Oracle shares dropped about 13% after Q2 results where EPS of $2.26 beat the $1.64 consensus but revenue missed at $16.06 billion versus $16.21 billion, while capital expenditures exploded to $12 billion (from $4 billion a year ago and roughly 50% above Street expectations) funded by sizable high‑yield bond issuance; investors are questioning the sustainability of debt‑funded AI capacity buildouts.

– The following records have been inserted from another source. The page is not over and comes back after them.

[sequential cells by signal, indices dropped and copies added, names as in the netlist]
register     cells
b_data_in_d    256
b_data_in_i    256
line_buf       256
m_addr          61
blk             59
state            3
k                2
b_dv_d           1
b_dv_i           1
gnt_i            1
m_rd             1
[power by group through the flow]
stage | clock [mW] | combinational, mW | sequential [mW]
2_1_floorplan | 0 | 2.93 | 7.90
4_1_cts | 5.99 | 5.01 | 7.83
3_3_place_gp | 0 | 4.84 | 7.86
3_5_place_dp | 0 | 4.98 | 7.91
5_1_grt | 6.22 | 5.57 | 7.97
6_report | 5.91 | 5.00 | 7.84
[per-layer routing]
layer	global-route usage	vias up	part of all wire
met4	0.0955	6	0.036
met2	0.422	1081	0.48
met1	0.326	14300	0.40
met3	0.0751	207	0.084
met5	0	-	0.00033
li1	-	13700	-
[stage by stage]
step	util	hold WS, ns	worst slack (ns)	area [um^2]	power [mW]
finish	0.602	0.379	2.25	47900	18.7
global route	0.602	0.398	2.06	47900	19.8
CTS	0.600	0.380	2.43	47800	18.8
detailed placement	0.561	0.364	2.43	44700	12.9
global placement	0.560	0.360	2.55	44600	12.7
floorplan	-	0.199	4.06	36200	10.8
### config.mk
export PLATFORM = sky130hd
export DESIGN_NAME = usb_rx_crc_ctrl_flat
export DESIGN_NICKNAME = d
export VERILOG_FILES = /design/src/rtl/usb_pkg.sv /design/src/rtl/usb_rx_crc_ctrl_if.sv /design/src/rtl/usb_rx_crc_ctrl_crc16.sv /design/src/rtl/usb_rx_crc_ctrl.sv /design/src/flat_wrapper.sv
export SDC_FILE = /design/constraint.sdc
export NUM_CORES = 1
export LEC_CHECK = 0
export ABC_CLOCK_PERIOD_IN_PS = 3050
export BUFFER_PORTS_ARGS = -buffer_cell sky130_fd_sc_hd__buf_4
export CORE_MARGIN = 3
export CORE_UTILIZATION = 32
export CTS_CLUSTER_DIAMETER = 120
export DETAILED_ROUTE_END_ITERATION = 8
export RECOVER_POWER = 25
export SLEW_MARGIN = 30
export SYNTH_ARGS = -nofsm -noshare
export SYNTH_HDL_FRONTEND = slang
export SYNTH_SLANG_ARGS = --single-unit
### constraint.sdc
create_clock -name clk -period 3.05 [get_ports clk]
set_input_delay 0 -clock clk [delete_from_list [all_inputs] [get_ports clk]]
set_output_delay 0 -clock clk [all_outputs]
set_load 0.02 [all_outputs]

Broadcom’s subsequent report—record revenue but CEO Hock Tan noting that AI sales have lower gross margins—compounded concerns about margin pressure and an AI froth, raising downside risk for companies that have leveraged up on the assumption of continued rapid AI demand.

Analysis

Oracle shares declined roughly 12.9% after its fiscal Q2 report in which EPS of $2.26 beat the $1.64 consensus but revenue missed at $16.06 billion versus $16.21 billion expected. The print drew particular investor concern because capital expenditures surged to $12 billion for the quarter (up from $4 billion a year ago and about 50% above Street expectations), and management is funding much of that buildout with high‑interest corporate bond issuance. Broadcom’s subsequent quarterly update amplified the selloff: while Broadcom reported record revenue, CEO Hock Tan warned that AI-related sales carry lower gross margins, suggesting the AI revenue mix may compress industry margins. The combination of a revenue miss, accelerated, debt‑funded capex and early signals of AI margin pressure raises a twofold risk for Oracle: execution risk if AI demand growth slows and credit risk from rising leverage and expensive financing. Market sentiment has turned risk‑off toward ORCL (per‑ticker sentiment −0.8) and the broader tech complex showed weakness that day (S&P 500 −0.6%, Nasdaq‑100 −1.8%). Near‑term valuation and cash‑flow assumptions are therefore contingent on sustained, above‑trend AI demand and improving gross margins across AI product lines. Key items for investors to monitor are quarterly capex run‑rate versus guidance, the scale and pricing of Oracle’s bond issuance (which will signal funding cost and covenant exposure), and follow‑through commentary from Broadcom and peers on AI gross margins; a persistent margin gap would increase downside risk for levered AI builders.